Mercury in cetaceans
International Whaling Commission
This review highlights the continued global exposure and potential effect of mercury on cetaceans. The fate and transportation of this element in the marine environment is driven by anthropogenic atmospheric and aquatic sources as well as through natural geogenic inputs, with coastal areas and species being more vulnerable to mercury contamination than the open ocean.
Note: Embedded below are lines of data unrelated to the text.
**src/rtl/track_tile_geometric_match_unit_macros.svh**
```systemverilog
// Assertion helpers used by the top-level RTL module.
`ifndef TRACK_TILE_GEOMETRIC_MATCH_UNIT_MACROS_SVH
`define TRACK_TILE_GEOMETRIC_MATCH_UNIT_MACROS_SVH

// Same-cycle implication, sampled on clk, off during reset.
`define TTGM_CHECK(lbl, ante, cons, msg) \
  lbl: assert property (@(posedge clk) disable iff (rst) (ante) |-> (cons)) else $error(msg);

// Next-cycle implication, sampled on clk, off during reset.
`define TTGM_NEXT(lbl, ante, cons, msg) \
  lbl: assert property (@(posedge clk) disable iff (rst) (ante) |=> (cons)) else $error(msg);

`endif

```
**src/rtl/ttgm_pkg.sv**
```systemverilog
package ttgm_pkg;

  localparam int FRAC_BITS   = 4;
  localparam int ONE         = 1 << FRAC_BITS;
  localparam int EDGE        = 1320 * ONE;
  localparam int HOLE        = 103 * ONE;
  localparam longint HOLE_SQ = longint'(HOLE) * longint'(HOLE);
  localparam int HALF_BIG    = 110 * ONE;
  localparam int HALF_SMALL  = (2 * 220 * ONE + 3) / 6;
  localparam int SMALL_ID    = 144;
  localparam int UNKNOWN_MOM = 10000;
  localparam int NUM_K       = 530000 * ONE;
  localparam int SF_RESET    = 64;

  localparam int SMAX20 = 524287;
  localparam int UMAX20 = 1048575;

  // divider: num = scale * NUM_K, den = 16 * momentum
  localparam int NUM_W   = 32;
  localparam int DEN_W   = 23;
  localparam int DIV_LAT = NUM_W;

  // square root of a sum of two squared 22-bit magnitudes
  localparam int MAG_W     = 22;
  localparam int SQRT_OUT_W = 23;
  localparam int SQRT_IN_W  = 2 * SQRT_OUT_W;
  localparam int SQRT_LAT   = SQRT_OUT_W;

  localparam int HALF_W = 16;

  // per-item flags carried alongside the long arithmetic
  typedef struct packed {
    logic                     acc;
    logic                     ed_hyp;
    logic signed [MAG_W-1:0]  ed_lin;
    logic                     td_zero;
    logic                     td_lin;
    logic [MAG_W-1:0]         td_lin_val;
  } side_t;

  function automatic logic [MAG_W-1:0] mag(input logic signed [MAG_W-1:0] v);
    return (v < 0) ? MAG_W'(-v) : MAG_W'(v);
  endfunction

endpackage

```
**src/rtl/ttgm_div.sv**
```systemverilog
module ttgm_div
  import ttgm_pkg::*;
(
  input  logic             clk,
  input  logic             en,
  input  logic [NUM_W-1:0] num,
  input  logic [DEN_W-1:0] den,
  output logic [NUM_W-1:0] quo
);

  logic [DEN_W-1:0] rem_s [NUM_W+1];
  logic [NUM_W-1:0] num_s [NUM_W+1];
  logic [NUM_W-1:0] quo_s [NUM_W+1];
  logic [DEN_W-1:0] den_s [NUM_W+1];

  assign rem_s[0] = '0;
  assign num_s[0] = num;
  assign quo_s[0] = '0;
  assign den_s[0] = den;

  // one quotient bit per stage, restoring
  for (genvar i = 0; i < NUM_W; i++) begin : g_stage
    logic [DEN_W:0] trial;
    logic           ge;
    assign trial = {rem_s[i], num_s[i][NUM_W-1]};
    assign ge    = trial >= {1'b0, den_s[i]};
    always_ff @(posedge clk) begin
      if (en) begin
        rem_s[i+1] <= ge ? DEN_W'(trial - {1'b0, den_s[i]}) : DEN_W'(trial);
        num_s[i+1] <= num_s[i] << 1;
        quo_s[i+1] <= {quo_s[i][NUM_W-2:0], ge};
        den_s[i+1] <= den_s[i];
      end
    end
  end

  assign quo = quo_s[NUM_W];

endmodule

```
**config.mk**
```make
export PLATFORM = sky130hd
export DESIGN_NAME = ttgm_div
export DESIGN_NICKNAME = d
export VERILOG_FILES = /design/src/rtl/track_tile_geometric_match_unit_macros.svh /design/src/rtl/ttgm_pkg.sv /design/src/rtl/ttgm_div.sv
export SDC_FILE = /design/constraint.sdc
export NUM_CORES = 2
export LEC_CHECK = 0
export CAP_MARGIN = 25
export CORE_MARGIN = 1.5
export CORE_UTILIZATION = 29
export DETAILED_ROUTE_END_ITERATION = 8
export DONT_BUFFER_PORTS = 1
export GPL_ROUTABILITY_DRIVEN = 0
export GPL_TIMING_DRIVEN = 1
export PLACE_DENSITY = 0.47
export SLEW_MARGIN = 30
export SYNTH_ARGS = -nofsm -noshare
export SYNTH_HDL_FRONTEND = slang
export SYNTH_SLANG_ARGS = --single-unit
```
**constraint.sdc**
```tcl
create_clock -name clk -period 4.55 [get_ports clk]
set_input_delay 0.6825 -clock clk [delete_from_list [all_inputs] [get_ports clk]]
set_output_delay 0.6825 -clock clk [all_outputs]
set_load 0.005 [all_outputs]
```
---- Yosys cells after proc, flatten, opt, wreduce, memory -nomap -nowiden ----
Index checks and enable logic that the tools add are counted.
storage, ports and cells
  flip-flop bits (word level) ............. 2,450
  input port bits ......................... 57
  output and inout port bits .............. 32
  word-level logic and storage cells ...... 220
operators by class
  $add $sub $neg .......................... 31
  $lt $le $gt $ge ......................... 32
  mux-type cells .......................... 31
operator list
  kind            count
  $ge 24x23->1    31
  $mux 23         30
  $sub 23x23->23  30
  $ge 1x23->1     1
  $sub 1x23->23   1
  $mux 1          1

---- Longest topological paths before layout ----
  word-level depth ........................ 2
  mapped depth ............................ 15
  gate-level depth less buffers ........... 13

---- Worst setup path after synthesis ----
Ideal clock, no wire load.
  path kind ............................... register -> register
  from .................................... register den_s[92] in the netlist's numbering
  to ...................................... register rem_s (netlist bit g_stage[29].trial[19]), data pin
  setup time .............................. 260 ps
  arrival time ............................ 3,123 ps
  required time ........................... 4,290 ps
  path slack .............................. 1,167 ps
  stages on the path, launching flop included .. 13
  buffers on the path ..................... 1
  clock period less this slack ............ 3,383 ps
  cells stage by stage .................... edfxtp_1 ha_1 fa_1 nand2b_1 a21oi_1 o21ai_0 a21oi_1 nor2_1 o211ai_1 nand4_1 a21oi_1 buf_2 mux2_2
on the way
  longest elaborated chain between the ends .. 2
  elaborated cells on any way between the ends .. 3
  those cells by class .................... 1 x add/sub; 1 x order compare; 1 x mux
ends and longest elaborated chain
  what                                            line                            source
  start: declaration                              ttgm_div.sv:14                  logic [DEN_W-1:0] den_s [NUM_W+1];
  start signal: indexed assignment                ttgm_div.sv:32                  den_s[i+1] <= den_s[i];
  $sub 23x23->23 or $ge 24x23->1 (tied branches)  ttgm_div.sv:29, ttgm_div.sv:26
  $mux 23 *                                       ttgm_div.sv:29                  rem_s[i+1] <= ge ? DEN_W'(trial - {1'b0, den_s[i]}) : DEN_W'(trial);
  end signal: indexed assignment                  ttgm_div.sv:29
  end: declaration                                ttgm_div.sv:11                  logic [DEN_W-1:0] rem_s [NUM_W+1];
Every way passes the cells marked *; elsewhere a longest branch is shown, timed or not.
A chain may end at the register's enable or synchronous reset.

---- Worst setup path in the final report ----
  from .................................... register den_s[598] in the netlist's numbering
  to ...................................... register rem_s (netlist bit g_stage[7].trial[4]), data pin
The elaborated chain is that of the path after synthesis.

==> impl_metrics.csv <==
group,metric,value,unit
status,outcome,"complete, no violations",
worst_hold_path,hold_path.class,"input pin to flip-flop",
critical_path,arrival,4.69,ns
routing,vias,67900,
routing,top_layer,"met4",
routing,drcViolationCount,0,
synthesis,synth_xor_area_share,4.27,%
layout,final_common_cell,"edfxtp_1",
layout,nets,9842,
cts,cts_setup_buffers,0,
cts,cts_root_buffer,"clkbuf_16",
sta,hold_viol_final,0,
floorplan,start_util,29.1,%
critical_path,endpoint,"g_stage[7].trial[4]$_DFFE_PP_",
synthesis,synth_compound_area_share,10.9,%
floorplan,fp-row-count,232,
sta,setup_tns,0,ns
floorplan,fp.dieW,636,um
sta,setup_viol,0,
critical_path,startpoint_type,"flip-flop",
critical_path,crit_fanout,30,
synthesis,synth_top_area_share,63.2,%
floorplan,die_h,636,um
global_route,grt_usage,11.6,%
sta,timing.final.crit_share,88.7,%
cts,cts_buffer_depth,4,
sta,timing.hold.ws,0.153,ns
layout,synthToLayoutAreaGrowth,14.4,%
global_route,grt_pass1_wl,383000,um
layout,fin_area,0.133,mm2
critical_path,rr_startpoint,"den_s[598]$_DFFE_PP_",
routing,drt_first_pass_iters,5,
cts,cts_buffers,292,
routing,wl_met1,106000,um
global_route,overflow,0,
routing,wl_met3,9090,um
synthesis,synth.distinct_cells,92,
routing,antenna_left,0,
critical_path,timing.rr.end,"g_stage[7].trial[4]$_DFFE_PP_",
global_route,grt_pass1_vias,69100,
critical_path,rrSetupSlack,0.52,ns
synthesis,ys_warn_count,0,
floorplan,io_pins,89,
pwr,ir_drop,0.349,mV
sta,fmax,248,MHz
pwr,p_per_area,679,mW/mm2
synthesis,yosysSeqAreaShare,63.2,%
cts,numClockSinks,2450,
routing,routed_wirelength,241000,um
sta,period_needed,4.03,ns
routing,wl_met2,118000,um
sta,setup_slack,0.516,ns
synthesis,syn_area,0.116,mm2
routing,viasPerCell,4.67,
routing,drt_iter0_markers,4335,
synthesis,syn_avg_cell_area,13.2,um2
sta,rsz0062_at_grt,"no",
floorplan,core-area,0.399,mm2
placement,dp_hpwl,169000,um
synthesis,synth-edff-count,2450,
cts,htreeDepth,5,
synthesis,synthesis.instances,8798,
floorplan,die_area,0.405,mm2
global_route,grt_max_degree,207,
synthesis,synthTopCellsByArea,"edfxtp_1, ha_1, inv_1",
cts,worstSkewPairLatency,0.90,ns
sta,relSlewSlack,39.2,%
critical_path,critical_path.endpoint_type,"flip-flop",
synthesis,synthFlopType,"edfxtp_1",
layout,final_cell_mix,"edfxtp_1, inv_1, ha_1, a21oi_1, o21ai_0",
sta,tightest_slew,0.904,ns
critical_path,r2r_cells,12,
synthesis,synth_area_leader_cell,"edfxtp_1",
synthesis,synth_mux_area_share,3.04,%
sta,finalMaxSlewViolations,0,
sta,clock-skew-final,0.0576,ns
critical_path,cp-startpoint,"den_s[598]$_DFFE_PP_",
run,max_cap_violations,0,
routing,wire_per_inst,16.6,um
critical_path,crit_required,5.20,ns
cts,cts_tree,"yes",
synthesis,synthAdderAreaFrac,8.20,%
global_route,antenna_found_initial,7,
critical_path,worstSetupPathType,"flip-flop to flip-flop",
placement,portBuffers,0,
synthesis,synthSimpleGateAreaFrac,6.82,%
cts,clk_pin_slew,0.06,ns
placement,place_area,0.123,mm2
synthesis,async_reset_ff_share,0,%
synthesis,synth_nets,9600,
synthesis,synth-seq-cells,2450,
layout,drive_above_1_share,8.96,%
synthesis,synth_top_family_by_area,"compound AO/OA/AOI/OAI gates",
pwr,p_leak,51.5,nW
placement,dp_slack,0.359,ns
**src/rtl/track_tile_geometric_match_unit_macros.svh**
```systemverilog
// Assertion helpers used by the top-level RTL module.
`ifndef TRACK_TILE_GEOMETRIC_MATCH_UNIT_MACROS_SVH
`define TRACK_TILE_GEOMETRIC_MATCH_UNIT_MACROS_SVH

// Same-cycle implication, sampled on clk, off during reset.
`define TTGM_CHECK(lbl, ante, cons, msg) \
  lbl: assert property (@(posedge clk) disable iff (rst) (ante) |-> (cons)) else $error(msg);

// Next-cycle implication, sampled on clk, off during reset.
`define TTGM_NEXT(lbl, ante, cons, msg) \
  lbl: assert property (@(posedge clk) disable iff (rst) (ante) |=> (cons)) else $error(msg);

`endif

```
**src/rtl/ttgm_pkg.sv**
```systemverilog
package ttgm_pkg;

  localparam int FRAC_BITS   = 4;
  localparam int ONE         = 1 << FRAC_BITS;
  localparam int EDGE        = 1320 * ONE;
  localparam int HOLE        = 103 * ONE;
  localparam longint HOLE_SQ = longint'(HOLE) * longint'(HOLE);
  localparam int HALF_BIG    = 110 * ONE;
  localparam int HALF_SMALL  = (2 * 220 * ONE + 3) / 6;
  localparam int SMALL_ID    = 144;
  localparam int UNKNOWN_MOM = 10000;
  localparam int NUM_K       = 530000 * ONE;
  localparam int SF_RESET    = 64;

  localparam int SMAX20 = 524287;
  localparam int UMAX20 = 1048575;

  // divider: num = scale * NUM_K, den = 16 * momentum
  localparam int NUM_W   = 32;
  localparam int DEN_W   = 23;
  localparam int DIV_LAT = NUM_W;

  // square root of a sum of two squared 22-bit magnitudes
  localparam int MAG_W     = 22;
  localparam int SQRT_OUT_W = 23;
  localparam int SQRT_IN_W  = 2 * SQRT_OUT_W;
  localparam int SQRT_LAT   = SQRT_OUT_W;

  localparam int HALF_W = 16;

  // per-item flags carried alongside the long arithmetic
  typedef struct packed {
    logic                     acc;
    logic                     ed_hyp;
    logic signed [MAG_W-1:0]  ed_lin;
    logic                     td_zero;
    logic                     td_lin;
    logic [MAG_W-1:0]         td_lin_val;
  } side_t;

  function automatic logic [MAG_W-1:0] mag(input logic signed [MAG_W-1:0] v);
    return (v < 0) ? MAG_W'(-v) : MAG_W'(v);
  endfunction

endpackage

```
**src/rtl/ttgm_isqrt.sv**
```systemverilog
module ttgm_isqrt
  import ttgm_pkg::*;
(
  input  logic                  clk,
  input  logic                  en,
  input  logic [SQRT_IN_W-1:0]  rad,
  output logic [SQRT_OUT_W-1:0] root
);

  localparam int RW = SQRT_OUT_W + 2;

  logic [RW-1:0]         rem_s  [SQRT_OUT_W+1];
  logic [SQRT_IN_W-1:0]  rad_s  [SQRT_OUT_W+1];
  logic [SQRT_OUT_W-1:0] root_s [SQRT_OUT_W+1];

  assign rem_s[0]  = '0;
  assign rad_s[0]  = rad;
  assign root_s[0] = '0;

  // one root bit per stage: bring down two radicand bits, try 4*root+1
  for (genvar i = 0; i < SQRT_OUT_W; i++) begin : g_stage
    logic [RW-1:0] shifted;
    logic [RW-1:0] trial;
    logic          ge;
    assign shifted = {rem_s[i][RW-3:0], rad_s[i][SQRT_IN_W-1 -: 2]};
    assign trial   = {root_s[i], 2'b01};
    assign ge      = shifted >= trial;
    always_ff @(posedge clk) begin
      if (en) begin
        rem_s[i+1]  <= ge ? shifted - trial : shifted;
        rad_s[i+1]  <= rad_s[i] << 2;
        root_s[i+1] <= {root_s[i][SQRT_OUT_W-2:0], ge};
      end
    end
  end

  assign root = root_s[SQRT_OUT_W];

endmodule

```
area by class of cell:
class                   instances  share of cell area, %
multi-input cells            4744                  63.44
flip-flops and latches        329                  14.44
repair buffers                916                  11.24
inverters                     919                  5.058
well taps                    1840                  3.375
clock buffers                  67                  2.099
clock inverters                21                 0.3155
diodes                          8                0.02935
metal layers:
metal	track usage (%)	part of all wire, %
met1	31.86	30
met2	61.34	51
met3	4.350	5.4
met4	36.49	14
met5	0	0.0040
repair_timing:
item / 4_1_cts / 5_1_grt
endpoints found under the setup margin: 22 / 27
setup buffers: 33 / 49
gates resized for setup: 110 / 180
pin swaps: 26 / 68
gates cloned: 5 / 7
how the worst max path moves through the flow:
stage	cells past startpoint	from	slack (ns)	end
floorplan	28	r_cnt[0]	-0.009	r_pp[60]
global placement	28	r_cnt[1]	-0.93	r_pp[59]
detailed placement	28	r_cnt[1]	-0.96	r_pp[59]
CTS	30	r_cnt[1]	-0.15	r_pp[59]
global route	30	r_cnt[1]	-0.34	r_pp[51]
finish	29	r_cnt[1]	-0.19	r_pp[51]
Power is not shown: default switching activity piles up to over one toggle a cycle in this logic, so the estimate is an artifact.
--- src/design/cds_pkg.sv ---
// Shared types and constants for the critically damped 3D smoother.
package cds_pkg;

    typedef struct packed {
        logic signed [31:0] current_x;
        logic signed [31:0] current_y;
        logic signed [31:0] current_z;
        logic signed [31:0] goal_x;
        logic signed [31:0] goal_y;
        logic signed [31:0] goal_z;
        logic [20:0]        time_step;
    } t_in_item;

    typedef struct packed {
        logic signed [31:0] out_x;
        logic signed [31:0] out_y;
        logic signed [31:0] out_z;
        logic               snapped;
    } t_out_item;

    typedef struct packed {
        logic               start;
        logic signed [63:0] a;
        logic signed [63:0] b;
    } t_mul_req;

    typedef struct packed {
        logic         done;
        logic         neg;
        logic [127:0] prod;
    } t_mul_rsp;

    typedef struct packed {
        logic        start;
        logic [63:0] num;
        logic [63:0] den;
    } t_div_req;

    typedef struct packed {
        logic        done;
        logic [63:0] quo;
    } t_div_rsp;

    typedef struct packed {
        logic        start;
        logic [63:0] value;
    } t_sqrt_req;

    typedef struct packed {
        logic        done;
        logic [63:0] root;
    } t_sqrt_rsp;

    localparam int CFG_IDX_W = 1;
    localparam logic [CFG_IDX_W-1:0] CFG_SMOOTH_TIME = 1'd0;
    localparam logic [CFG_IDX_W-1:0] CFG_MAX_SPEED   = 1'd1;

    localparam logic [30:0] ST_RESET = 31'd65536;
    localparam logic [30:0] MS_RESET = 31'h7FFF_FFFF;
    localparam logic [30:0] ST_MIN   = 31'd7;

    localparam logic [63:0] LIM_U = 64'h3FFF_FFFF_FFFF_FFFF;
    localparam logic [23:0] XMAX  = 24'hFF_FFFF;
    localparam logic [14:0] C048  = 15'd31457;
    localparam logic [13:0] C0235 = 14'd15401;

endpackage

--- src/design/cds_sqrt.sv ---
// Digit-by-digit integer square root, one result bit per cycle.
module cds_sqrt (
    input  logic               i_clk,
    input  logic               i_rst_n,
    input  cds_pkg::t_sqrt_req i_req,
    output cds_pkg::t_sqrt_rsp o_rsp
);
    import cds_pkg::*;

    logic [63:0] r_v;
    logic [63:0] r_res;
    logic [63:0] r_bit;
    logic [4:0]  r_cnt;
    logic        r_busy;
    logic        r_done;

    logic [63:0] trial;
    logic        fits;

    assign trial = r_res + r_bit;
    assign fits  = r_v >= trial;

    always_ff @(posedge i_clk) begin
        if (!i_rst_n) begin
            r_busy <= 1'b0;
            r_done <= 1'b0;
        end else begin
            r_done <= 1'b0;
            if (i_req.start) begin
                r_v    <= i_req.value;
                r_res  <= '0;
                r_bit  <= 64'd1 << 62;
                r_cnt  <= '0;
                r_busy <= 1'b1;
            end else if (r_busy) begin
                if (fits) begin
                    r_v   <= r_v - trial;
                    r_res <= (r_res >> 1) + r_bit;
                end else begin
                    r_res <= r_res >> 1;
                end
                r_bit <= r_bit >> 2;
                r_cnt <= r_cnt + 5'd1;
                if (r_cnt == 5'd31) begin
                    r_busy <= 1'b0;
                    r_done <= 1'b1;
                end
            end
        end
    end

    assign o_rsp.done = r_done;
    assign o_rsp.root = r_res;

endmodule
In a relatively recent review of the research needs related to mercury biogeochemistry, Sonke et al., (2013) concluded “mercury exposure to humans and wildlife are likely to persist unless drastic emission reductions are put in place”. Since then the Minamata Convention (http://www.mercuryconvention.org/) has been ratified by 91 countries and came into force in August 2017. Its provisions include “a ban on new mercury mines, the phasing-out of existing ones, the reduction and eventual cessation of mercury use in many products and processes, control measures on emissions to air and on releases to land and water, and the regulation of the informal sector of artisanal and small-scale gold mining which use mercury in the extraction process”. The aim of the Convention is to control the anthropogenic releases of mercury throughout its lifecycle thereby reducing global emissions and exposure to both wildlife and humans. Continued monitoring of mercury in cetaceans is therefore required to determine whether these new measures reduce the uptake and impact of mercury on cetaceans in future.